About 1/3 of women we questioned noted that women had specific barriers to recruitment into clinical trials compared with men; namely balancing work and family commitments. Of note, in our study some participants commented that the barrier of work family balance lessened after retirement. For example, one woman stated, “younger women may have commitments such as child care, but not at my age”. Similarly, another woman explained, “now that I am retired I can get downtown (to the Woman’s College Hospital Research Institute) easily, with lots of time”.

It is important to note that almost half of the women screened for NABT (47.1%) did not satisfy the eligibility criteria. Failure to recruit subjects is one of the main reasons for not completing trials and strict eligibility criteria, while increasing internal validity, may play a role in recruitment failures [7-9]. Of women who were eligible and did not participate in our study the number one reason given was due to fear and concern associated with taking medication. While some women may have been uncomfortable taking any medication, another common issue that limits recruitment into clinical trials with a medical intervention is the concept by potential subjects that they are already taking too many medications and/or are too ill to participate in a trial [5]. As co-morbidity increases with age this barrier to recruitment may become more prevalent among elderly men and women [10]. Lack of time was a significant issue that was raised by 17.0% of the women who declined participation in NABT. Methods to overcome this barrier might include monetary compensation for time, electronic assessments (using home computers), and mail out kits for sample collection. Only a small number of women (4.6%) declined or agreed (5.7%) to participate in our trial based on the recommendation from their family physician. Our finding is different from what has been previously reported but the previous study utilized theoretical scenarios, which may elicit different responses [6]. In contrast to previous studies, [5,7] we did not find transportation was a major barrier to recruitment perhaps because we provided modest compensations (10 dollars per visit) for transportation (parking or public transit). With regards to recruitment we found that the most effective method of advertising the study was to poster in the community. Of the women who contacted us, 30.6% obtained our information through an advertisement at a fitness club, community center, coffee shop or another similar location throughout the city. Our finding differs from previous data that has reported that the best recruitment strategy is personalized mailings inviting participation [5].
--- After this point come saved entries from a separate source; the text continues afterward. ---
==> config.mk <==
export PLATFORM = sky130hd
export DESIGN_NAME = fetch_queue_unit
export DESIGN_NICKNAME = d
export VERILOG_FILES = /design/src/rtl/fetch_queue_unit.sv
export SDC_FILE = /design/constraint.sdc
export NUM_CORES = 1
export LEC_CHECK = 0
export BUFFER_PORTS_ARGS = -buffer_cell sky130_fd_sc_hd__clkbuf_2
export CAP_MARGIN = 25
export CORE_ASPECT_RATIO = 1.2
export CORE_MARGIN = 4
export CORE_UTILIZATION = 25
export DETAILED_ROUTE_END_ITERATION = 12
export GPL_TIMING_DRIVEN = 0
export PLACE_DENSITY_LB_ADDON = 0.12
export SLEW_MARGIN = 40
export SYNTH_ARGS = -nofsm -noshare
export SYNTH_HDL_FRONTEND = slang
export SYNTH_SLANG_ARGS = --single-unit
==> constraint.sdc <==
create_clock -name clk -period 9.1 [get_ports clk]
set_input_delay 0.91 -clock clk [delete_from_list [all_inputs] [get_ports clk]]
set_output_delay 0.91 -clock clk [all_outputs]
set_load 0.05 [all_outputs]
==> src/rtl/fetch_queue_unit.sv <==
// Prefetching instruction unit: a PC-tagged queue fed from synchronous instruction memory and
// drained into IR. Branch, jump and register redirects flush the queue and take one FLUSH cycle.
module fetch_queue_unit #(
    parameter int            AW       = 32,
    parameter int            IM_AW    = 12,
    parameter int            DEPTH    = 4,
    parameter logic [AW-1:0] RESET_PC = '0
) (
    input  logic          clk,
    input  logic          reset,
    input  logic          fetch_en,
    output logic          im_cs,
    output logic          im_rd,
    output logic [AW-1:0] im_addr,
    input  logic [31:0]   im_rdata,
    input  logic          ir_ld,
    output logic          q_valid,
    input  logic          pc_ld,
    input  logic [1:0]    pc_sel,
    input  logic [AW-1:0] PC_in,
    output logic [31:0]   IR_out,
    output logic [AW-1:0] PC_out,
    output logic [31:0]   SE_16
);
    localparam int          PW      = $clog2(DEPTH);
    localparam logic [PW:0] DEPTH_C = (PW+1)'(DEPTH);

    typedef enum logic {FETCH, FLUSH} state_t;

    state_t               state;
    logic [AW-1:0]        fpc;
    logic [AW-1:0]        req_pc;
    logic                 inflight;
    logic [PW-1:0]        head;
    logic [PW-1:0]        tail;
    logic [PW:0]          count;
    logic [31:0]          q_data [DEPTH];
    logic [AW-1:0]        q_pc   [DEPTH];

    logic                 redirect;
    logic                 push;
    logic                 pop;
    logic [AW-1:0]        p4;
    logic signed [31:0]   br_off;
    logic [AW-1:0]        br_target;
    logic [AW-1:0]        jmp_target;
    logic [AW-1:0]        target;

    assign redirect = pc_ld && (pc_sel != 2'b11);
    assign push     = inflight && (state == FETCH) && !redirect;
    assign pop      = ir_ld && q_valid && !redirect;
    assign q_valid  = (count != '0);

    // The in-flight slot is reserved up front so a full queue can never be overrun.
    assign im_rd    = !reset && (state == FETCH) && fetch_en && !redirect &&
                      ((count + {{PW{1'b0}}, inflight}) < DEPTH_C);
    assign im_cs    = im_rd;
    assign im_addr  = AW'(fpc[IM_AW-1:0]);

    assign SE_16     = {{16{IR_out[15]}}, IR_out[15:0]};
    assign p4        = PC_out + AW'(4);
    assign br_off    = {SE_16[29:0], 2'b00};
    assign br_target = p4 + AW'(br_off);

    always_comb begin
        jmp_target       = p4;
        jmp_target[27:0] = {IR_out[25:0], 2'b00};
        target           = PC_in;
        case (pc_sel)
            2'b00:   target = br_target;
            2'b01:   target = jmp_target;
            default: target = PC_in;
        endcase
    end

    always_ff @(posedge clk or posedge reset) begin
        if (reset) begin
            state    <= FETCH;
            fpc      <= RESET_PC;
            req_pc   <= RESET_PC;
            inflight <= 1'b0;
            head     <= '0;
            tail     <= '0;
            count    <= '0;
            IR_out   <= '0;
            PC_out   <= RESET_PC;
        end else if (redirect) begin
            // Dropping inflight here discards the response that lands during FLUSH.
            state    <= FLUSH;
            fpc      <= target;
            inflight <= 1'b0;
            head     <= '0;
            tail     <= '0;
            count    <= '0;
        end else begin
            state    <= FETCH;
            inflight <= im_rd;
            if (im_rd) begin
                fpc    <= fpc + AW'(4);
                req_pc <= fpc;
            end
            if (push) begin
                tail <= tail + 1'b1;
            end
            if (pop) begin
                head   <= head + 1'b1;
                IR_out <= q_data[head];
                PC_out <= q_pc[head];
            end
            case ({push, pop})
                2'b10:   count <= count + 1'b1;
                2'b01:   count <= count - 1'b1;
                default: count <= count;
            endcase
        end
    end

    always_ff @(posedge clk) begin
        if (push) begin
            q_data[tail] <= im_rdata;
            q_pc[tail]   <= req_pc;
        end
    end
endmodule
==> summary.txt, run 1 <==
status = finished, final reports clean
Pwr Density = 368 nW/um^2
Post-synth EDFFs = 256
Async SR Flop Fraction = 34.9%
Syn Inst Count = 1370
grt ovf = 0
Non-Filler Instances = 2606
Wirelength per Cell = 23.6 um
crit-path most repeated cell = clkbuf_2
Syn. warnings = 0
die height = 307 um
placed cell areas = 21000 sq um
root buffer cell = clkbuf_16
clk_skew = 0.0303 ns
critical setup path kind = input port to output pin
H-tree levels = 2
clock buffer depth = 3
Routed Antenna Nets = 0
buffers plus inverters on the worst setup path = 6
vias in the first global route = 12900
Post-Place Cells = 2522
fin. max-slew vios = 0
Crit Path Max Fanout = 11
Pre-Repair DR Iteration Count = 5
period utilization = 52.3%
cts repair resizes = 0
Layout Utilization = 30.6%
maximum clock frequency = 0.210 GHz
Primary FF master, synth = edfxtp_1
Nets = 1739
Hold WC Path Type = input port to async pin
M1 GR Usage = 19.6%
Post-Syn Area = 18600 sq um
first-pass GRT wire length = 90.0 mm
Post-Route WL = 61.4 mm
DR DRC count = 0
Avg Vias per Cell = 4.74
GPL Wtd Cong = 0.879
Top Usage Layer GRT = met2
die area = 78800 sq um
CP endpoint kind = output pin
Sink Count = 393
initial antenna violation count = 4
# Post-CTS Setup Buffers = 0
largest net degree at the start of global routing = 49
DRT iter0 DRCs = 866
commonest non-fill, non-tap cells in the layout = 256 x edfxtp_1, 187 x clkbuf_2, 164 x nand2_1, 136 x dfrtp_1, 65 x buf_4
slew margin rel. = 43.9%
routed vias = 12400
RSZ-0062 raised after global routing = false
HPWL Detailed = 45.5 mm
Req. time, crit path = 8.19 ns
Initial Utilization = 25.2%
Slew @ Worst Pin = 0.841 ns
post-route cell area = 22500 sq um
delay-heaviest family, CP = buffers and inverters
Area Growth Syn to Fin = 21.2%
Avg Cell Area, Syn = 13.6 sq um
commonest non-fill, non-tap cell in the layout = edfxtp_1
IO Count = 202
maximum VDD drop = 221 uV
# port buffers = 180
core box area = 73600 sq um
Core Rows = 109
Critical Path Start Type = input port
met3 Use GR = 2.64%
data arrival time of the critical path = 3.85 ns
Die X = 257 um
Post-CTS Hold Fix Bufs = 0
register area share after synthesis = 59.8%
Reg clk slew, reported paths = 0.06 ns
CP Cell Sequence = clkbuf_2, nand2_1, nand2_1, nand4_1, inv_2, clkbuf_1, clkbuf_2, buf_4, clkbuf_2
filler instances = 7469
Fin Setup TNS = 0 ns
Largest stage delay, worst path = 0.62 ns
Yosys cell types = 86
CTS tree = built
layout cells sized above 1 = 30.7%
Leakage Power = 8.66 nW
Clk Latency, worst-skew pair = 0.58 ns
max_cap viols = 0
Final Hold Vio Count = 0
Design Power = 8.29 mW
#FFs+latches synth = 393
Total GRT Usage = 15.4%
grt met2 use = 27.0%
Crit-path slowest cell = nand4_1
TritonCTS buffer count = 45
min cycle time layout = 4.76 ns
# setup viols final = 0
## through the flow
| stage | hold WS (ns) | worst slack, ns |
|---|---|---|
| 3_5_place_dp | 0.500 | 4.37 |
| 4_1_cts | 0.395 | 4.36 |
| 5_1_grt | 0.421 | 4.27 |
| 6_report | 0.408 | 4.34 |
| 3_3_place_gp | 0.492 | 1.57 |
| 2_1_floorplan | 0.462 | 4.52 |
## registers in the layout, indices dropped and copies added (netlist names)
register and count:
req_pc 32, inflight 1, count 3, IR_out 32
fpc 32, tail 2, q_pc 128, state 1
PC_out 32, q_data 128, head 2
## power breakdown
| part | total [mW] | switching (mW) | leakage [nW] | internal, mW |
|---|---|---|---|---|
| logic | 3.62 | 2.32 | 3.99 | 1.30 |
| clock network | 1.86 | 0.744 | 0.730 | 1.12 |
| registers | 2.81 | 0.534 | 3.93 | 2.28 |
| total | 8.29 | 3.60 | 8.66 | 4.69 |
## per-layer routing
metal | vias up | routed length (um)
met4 | 6 | 1530
met5 | - | 40
met2 | 324 | 30800
li1 | 5613 | -
met3 | 92 | 2710
met1 | 6319 | 26400
## synthesized netlist by cell type, types with 38 or more instances
library cell | instances | area share [%]
a21oi_1 | 45 | 1.2
buf_4 | 65 | 2.6
clkbuf_1 | 40 | 0.81
dfrtp_1 | 137 | 18
edfxtp_1 | 256 | 41
ha_1 | 40 | 2.7
mux2_2 | 62 | 3.8
mux4_2 | 64 | 7.8
nand2_1 | 164 | 3.3
nand3_1 | 38 | 1.0
nor2_1 | 53 | 1.1
o21ai_0 | 47 | 1.3
xnor2_1 | 42 | 2.0
## cells by family after synthesis
| group | after synthesis | synth area share (%) |
|---|---|---|
| other | 1 | 0.0202 |
| adder cells (fa/ha/maj) | 42 | 2.91 |
| AO/OA/AOI/OAI | 217 | 8.08 |
| AND/OR/NAND/NOR | 369 | 9.75 |
| buffers and inverters | 146 | 4.31 |
| multiplexers | 134 | 11.9 |
| XOR/XNOR | 68 | 3.20 |
| flip-flops | 393 | 59.8 |
## worst register-to-register path, cell delays in order (launching register included)
cell	delay, ns
dfrtp_1	0.54
and4_1	0.26
and2_0	0.12
clkbuf_1	0.57
nand2_1	0.16
xnor2_1	0.17
ha_1	0.43
nand2_1	0.21
o21bai_1	0.23
a2111oi_0	0.61
o31ai_1	0.27
and3_1	0.27
o31a_1	0.28
o21ai_1	0.15
a31oi_1	0.10
## layout make-up
type                       count  area [sq um]  area share, %
sequential                   393         11100           49.3
multi-input combinational    850          6790           30.1
clock buffer                  62          1260           5.59
tap                          943          1180           5.23
timing repair buffer         190          1120           4.95
buffer                       123           734           3.26
clock inverter                21           254           1.13
inverter                      23          93.8          0.416
antenna                        1          2.50         0.0111
## worst paths after layout
check                                            start                    end  slack (ns)  cells past startpoint
worst max-delay path                         pc_sel[1]                  im_rd        4.34                      9
worst min-delay path                             reset  IR_out[0]$_DFFE_PP0P_        0.41                      2
worst max register to register   PC_out[7]$_DFFE_PP0P_    fpc[28]$_DFFE_PP0P_        4.54                     14
worst min register to register  req_pc[16]$_DFFE_PP0P_  q_pc[3][16]$_DFFE_PP_        0.51                      0
max in group asynchronous                        reset  PC_out[8]$_DFFE_PP0P_        8.03                      3
min in group clk                req_pc[16]$_DFFE_PP0P_  q_pc[3][16]$_DFFE_PP_        0.51                      0
Power figures use the tool's default switching activity.
==> run 2, diff against run 1 <==
==> constraint.sdc (replaced) <==
create_clock -name clk -period 4.9 [get_ports clk]
set_input_delay 0.49 -clock clk [delete_from_list [all_inputs] [get_ports clk]]
set_output_delay 0.49 -clock clk [all_outputs]
set_load 0.05 [all_outputs]
==> summary.txt, run 2 (synthesis results as in run 1) <==
status = finished, final reports clean
layout cells sized above 1 = 30.7% (about the same)
clk_skew = 0.0305 ns (+0.000256 ns)
Post-Route WL = 61.4 mm (about the same)
wire length on met2 = 30.6 mm (-0.42%)
GPL Wtd Cong = 0.879 (unchanged)
Non-Filler Instances = 2607 (+0.038%)
initial antenna violation count = 4 (unchanged)
Clk Latency, worst-skew pair = 0.57 ns (about the same)
Design Power = 15.4 mW (+86%)
Sink Count = 393 (unchanged)
CP endpoint kind = flop
Area Growth Syn to Fin = 21.3% (about the same)
top sig layer = met5
critical setup path kind = flop to flop
data arrival time of the critical path = 4.90 ns (+1.05 ns)
max_cap viols = 0 (unchanged)
combinational share of power = 43.6% (about the same)
first-pass GRT wire length = 90.0 mm (unchanged)
routed length on met1 = 26.3 mm (-0.25%)
Flop pwr share = 33.9% (about the same)
setup ws final = 0.384 ns (-3.96 ns)
min cycle time layout = 4.52 ns
Total GRT Usage = 15.4% (unchanged)
core box area = 73600 sq um (unchanged)
crit path launch = PC_out[7]$_DFFE_PP0P_
# port buffers = 180 (unchanged)
Slew @ Worst Pin = 0.879 ns (+0.0381 ns)
Core Rows = 109 (unchanged)
Avg Vias per Cell = 4.74 (-0.11%)
DRT iter0 DRCs = 866 (unchanged)
die height = 307 um (unchanged)
Initial Utilization = 25.2% (unchanged)
clock buffer depth = 3 (unchanged)
Post-Place Cells = 2522 (unchanged)
crit path to = fpc[28]$_DFFE_PP0P_
biggest regs = q_data x128, q_pc x128
TritonCTS buffer count = 45 (unchanged)
die area = 78800 sq um (unchanged)
Crit Path Max Fanout = 7 (-4)
CTS tree = built
Routed Antenna Nets = 0 (unchanged)
Nets = 1740 (+0.058%)
fin. max-slew vios = 0 (unchanged)
commonest non-fill, non-tap cell in the layout = edfxtp_1
largest net degree at the start of global routing = 49 (unchanged)
cts repair resizes = 0 (unchanged)
Final Hold Vio Count = 0 (unchanged)
DR WL met3 = 2.78 mm (+2.7%)
reg-to-reg startpoint = PC_out[7]$_DFFE_PP0P_
reg-to-reg critical path endpoint = fpc[28]$_DFFE_PP0P_
IO Count = 202 (unchanged)
DR DRC count = 0 (unchanged)
HPWL Detailed = 45.5 mm (unchanged)
root buffer cell = clkbuf_16
period utilization = 92.2%
Pre-Repair DR Iteration Count = 5 (unchanged)
Wirelength per Cell = 23.5 um (-0.13%)
Hold WC Path Type = input port to flop
filler instances = 7468 (-0.013%)
Die X = 257 um (unchanged)
maximum clock frequency = 0.221 GHz
Critical Path Start Type = flop
maximum VDD drop = 410 uV (+86%)
Leakage Power = 8.66 nW (about the same)
Pwr Density = 682 nW/um^2 (+86%)
FF-to-FF setup slack = 0.38 ns (-4.16 ns)
commonest non-fill, non-tap cells in the layout = 256 x edfxtp_1, 187 x clkbuf_2, 164 x nand2_1, 136 x dfrtp_1, 65 x buf_4
routed vias = 12300 (-0.073%)
Net Sw Frac = 43.4% (about the same)
area occupied by multi-input gates = 6790 sq um (unchanged)
internal power = 8.71 mW (+86%)
vias in the first global route = 12900 (unchanged)
RSZ-0062 raised after global routing = false
Psw = 6.68 mW (+86%)
Reg clk slew, reported paths = 0.06 ns (about the same)
Req. time, crit path = 5.28 ns (-2.91 ns)
slew margin rel. = 40.9% (-3.0 points)
grt ovf = 0 (unchanged)
H-tree levels = 2 (unchanged)
worst r2r path cells = 14 (unchanged)
FF+latch area = 11100 sq um (unchanged)
# setup viols final = 0 (unchanged)
clock power share = 22.4% (about the same)
worst slack at placement = 0.477 ns (-3.89 ns)
[run 2: cell types whose count changed in the layout (fill, tap and decap cells not counted)]
cell           delta
dlygate4sd3_1     +1
[run 2: per-stage QoR]
| stage | TNS, ns | util [%] | area (sq um) | hold WS, ns |
|---|---|---|---|---|
| after detailed placement | 0 | 28.5 | 21000 | 0.500 |
| after global routing | 0 | 30.6 | 22600 | 0.111 |
| after CTS | 0 | 30.6 | 22500 | 0.0964 |
| after global placement | -594.21 | 28.2 | 20700 | 0.492 |
| final | 0 | 30.6 | 22600 | 0.135 |
| after floorplan | 0 | - | 18700 | 0.462 |
[run 2: timing repair]
item | CTS | global route
buffers inserted | 0 | 0
hold endpoints to repair | 28 | 0
hold buffers | 1 | 0
[run 2: worst max-delay path, cell delays in order (launching register included)]
cell,delay [ns]
dfrtp_1,0.54
and4_1,0.26
and2_0,0.12
clkbuf_1,0.53
nand2_1,0.15
xnor2_1,0.16
ha_1,0.43
nand2_1,0.21
o21bai_1,0.23
a2111oi_0,0.60
o31ai_1,0.27
and3_1,0.27
o31a_1,0.28
o21ai_1,0.16
a31oi_1,0.10
[run 2: layout make-up]
type / count / area share, %
Sequential cell: 393 / 49.3
Multi-Input combinational cell: 850 / 30.1
Clock buffer: 62 / 5.59
Tap cell: 943 / 5.23
Timing Repair Buffer: 191 / 4.99
Buffer: 123 / 3.26
Clock inverter: 21 / 1.13
Inverter: 23 / 0.416
Antenna cell: 1 / 0.0111
[run 2: how the worst min path moves through the flow]
stage,slack (ns),endpoint,cells after the start,start
floorplan,0.46,req_pc[0]$_DFFE_PP0P_,2,fpc[0]$_DFFE_PP0P_
global placement,0.49,q_pc[1][0]$_DFFE_PP_,0,req_pc[0]$_DFFE_PP0P_
detailed placement,0.50,IR_out[30]$_DFFE_PP0P_,1,IR_out[30]$_DFFE_PP0P_
CTS,0.1,q_data[2][17]$_DFFE_PP_,1,im_rdata[17]
global route,0.11,q_data[1][17]$_DFFE_PP_,1,im_rdata[17]
finish,0.14,q_data[2][17]$_DFFE_PP_,1,im_rdata[17]
[run 2: power by group through the flow]
stage               Combinational, mW  Clock, mW  Sequential [mW]
detailed placement               6.76          0             5.32
CTS                              6.80       3.56             5.26
finish                           6.72       3.45             5.22
global route                     7.27       3.70             5.35
global placement                 6.75          0             5.30
floorplan                        4.22          0             5.80
[run 2: per-layer routing]
| layer | global-route usage (%) | vias up |
|---|---|---|
| met2 | 27.0 | 343 |
| met1 | 19.6 | 6277 |
| li1 | - | 5622 |
| met3 | 2.64 | 97 |
| met4 | 4.20 | 6 |
| met5 | 0 | - |
==> run 3, diff against run 2 <==
--- a/config.mk
+++ b/config.mk
@@ -9,10 +9,10 @@
 export CAP_MARGIN = 25
 export CORE_ASPECT_RATIO = 1.2
 export CORE_MARGIN = 4
-export CORE_UTILIZATION = 25
+export CORE_UTILIZATION = 59
 export DETAILED_ROUTE_END_ITERATION = 12
 export GPL_TIMING_DRIVEN = 0
-export PLACE_DENSITY_LB_ADDON = 0.12
+export PLACE_DENSITY_LB_ADDON = 0.3
 export SLEW_MARGIN = 40
 export SYNTH_ARGS = -nofsm -noshare
 export SYNTH_HDL_FRONTEND = slang
==> summary.txt, run 3 (synthesis results as in run 1) <==
status = finished, final reports clean
Ant. Diodes = 0 (-1)
Routed Antenna Nets = 0 (unchanged)
vias in the first global route = 12700 (-1.6%)
max_cap viols = 0 (unchanged)
Hold WC Path Type = input port to flop
commonest non-fill, non-tap cells in the layout = 256 x edfxtp_1, 182 x clkbuf_2, 164 x nand2_1, 136 x dfrtp_1, 66 x buf_4
DRT iter0 DRCs = 1095 (+26%)
Worst Hold Path Cells = 1 (unchanged)
crit-path most repeated cell = nand2_1
fin. max-slew vios = 0 (unchanged)
clk_skew = 0.0249 ns (-0.00559 ns)
die area = 34400 sq um (-56%)
Layout Utilization = 70.0% (+39 points)
met3 Use GR = 4.75% (+2.1 points)
filler instances = 2209 (-70%)
FF+latch area = 11100 sq um (unchanged)
Wirelength per Cell = 24.5 um (+4.2%)
clock buffer depth = 3 (unchanged)
Non-Filler Instances = 2047 (-21%)
DR DRC count = 0 (unchanged)
HPWL Detailed = 35.7 mm (-22%)
M1 GR Usage = 39.2% (+20 points)
Leakage Power = 8.50 nW (-1.9%)
TritonCTS buffer count = 38 (-16%)
Initial Utilization = 60.3% (+35 points)
largest net degree at the start of global routing = 71 (+45%)
Top Usage Layer GRT = met2
Die X = 170 um (-34%)
slew margin rel. = 37.8% (-3.2 points)
# setup viols final = 0 (unchanged)
Area Growth Syn to Fin = 16.0%
H-tree levels = 2 (unchanged)
Pwr Density = 683 nW/um^2 (+0.13%)
# port buffers = 180 (unchanged)
layout cells sized above 1 = 29.7% (-0.93 points)
RSZ-0062 raised after global routing = false
Clk Latency, worst-skew pair = 0.55 ns (-0.02 ns)
GPL Wtd Cong = 0.954 (+8.6%)
first-pass GRT wire length = 76.3 mm (-15%)
grt met2 use = 48.3% (+21 points)
Final Hold Vio Count = 0 (unchanged)
Avg Vias per Cell = 6.13 (+29%)
critical hold path startpoint = im_rdata[29]
Design Power = 14.7 mW (-4.2%)
critical setup path kind = flop to flop
Fin Setup TNS = 0 ns (unchanged)
Total GRT Usage = 29.2% (+14 points)
Crit-path slowest cell = dfrtp_1
die height = 202 um (-34%)
reg-to-reg critical path endpoint = fpc[24]$_DFFE_PP0P_
Sink Count = 393 (unchanged)
Critical Path Start Type = flop
period utilization = 88.0% (-4.2 points)
Nets = 1734 (-0.34%)
data arrival time of the critical path = 4.79 ns (-0.11 ns)
CP Cell Sequence = ha_1, and2_0, clkbuf_1, nand2_1, xnor2_1, ha_1, nand2_1, o21bai_1, a2111oi_0, o31ai_1, nand2_1, mux2_1, a211oi_1, a221o_1
initial antenna violation count = 0 (-4)
IO Count = 202 (unchanged)
min cycle time layout = 4.31 ns (-0.205 ns)
Post-Place Cells = 1975 (-22%)
Hold EP = q_data[0][29]$_DFFE_PP_
CP endpoint kind = flop
area occupied by multi-input gates = 6770 sq um (-0.18%)
biggest regs = q_data x128, q_pc x128
worst r2r path cells = 14 (unchanged)
maximum VDD drop = 601 uV (+47%)
Reg clk slew, reported paths = 0.07 ns (about the same)
Req. time, crit path = 5.38 ns (+0.10 ns)
reg-to-reg startpoint = PC_out[2]$_DFFE_PP0P_
root buffer cell = clkbuf_16
# Post-CTS Setup Buffers = 0 (unchanged)
routed vias = 12500 (+1.6%)
Post-Route WL = 50.2 mm (-18%)
core box area = 30800 sq um (-58%)
maximum clock frequency = 0.232 GHz (+4.8%)
Largest stage delay, worst path = 0.53 ns (-0.07 ns)
grt ovf = 0 (unchanged)
Core Rows = 70 (-36%)
CTS tree = built
FF-to-FF setup slack = 0.59 ns (+0.21 ns)
Crit Path Max Fanout = 7 (unchanged)
Slew @ Worst Pin = 0.933 ns (+0.0540 ns)
Pre-Repair DR Iteration Count = 6 (+1)
commonest non-fill, non-tap cell in the layout = edfxtp_1
==> run 3: changes by cell type in the layout (fill, tap and decap cells not counted), sizes merged <==
cell	delta
clkinvlp	+2
clkinv	-3
clkbuf	-6
diode	-1
inv	-1
bufinv	-4
==> run 3: where the power goes <==
group	switching (mW)	internal, mW	total, mW	leakage, nW
Clock	1.26	1.63	2.89	0.590
Sequential	0.923	4.23	5.15	3.93
Combinational	4.29	2.41	6.70	3.97
==> run 3: timing repair <==
action | CTS | global route
hold endpoints to repair | 14 | 0
hold buffers | 1 | 0
resized for setup | 0 | 0
==> run 3: metrics by stage <==
step / hold slack [ns] / setup WS [ns] / cell area [sq um]
2_1_floorplan: 0.462 / 0.742 / 18700
3_3_place_gp: 0.489 / -1.53 / 20100
3_5_place_dp: 0.466 / 0.729 / 20300
4_1_cts: 0.133 / 0.683 / 21600
5_1_grt: 0.147 / 0.361 / 21600
6_report: 0.157 / 0.589 / 21600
Our study had some limitations. We were unable to collect detailed data on non participants and thus could not examine factors (such as age) that might influence the willingness to participate in a clinical trial. We were unable to contact all of the potential participants and it is possible that those we could not contact had different reasons for not participating. In some cases there was a long lag time between subjects agreeing to participate in the NABT and administration of our questionnaire, which may have resulted in recall bias concerning details of rationale for participation and non-participation. Indeed, some study subjects we contacted did express difficulty in remembering details regarding recruitment.

In conclusion, we have found that strategies to enhance recruitment of postmenopausal women into clinical trials include promoting altruism and the potential personal benefits. Barriers to recruitment include fear and concern associated with taking medication and lack of time, both of which may be perpetuated by age and gender. Recruitment strategies that emphasis these benefits and clearly address these particular barriers may be more successful in achieving stronger participation of postmenopausal women in future clinical trails.

The NABT study is supported by several funding sources; the Canadian Institutes of Health Research [grant number 1009594]; Physicians’ Services Incorporated Foundation [grant number 1009548]; the Ontario Academic Health Science Centres Alternate Funding Plan Innovation Fund; and the California Pacific Medical Center Research Institute [grant number 1009606].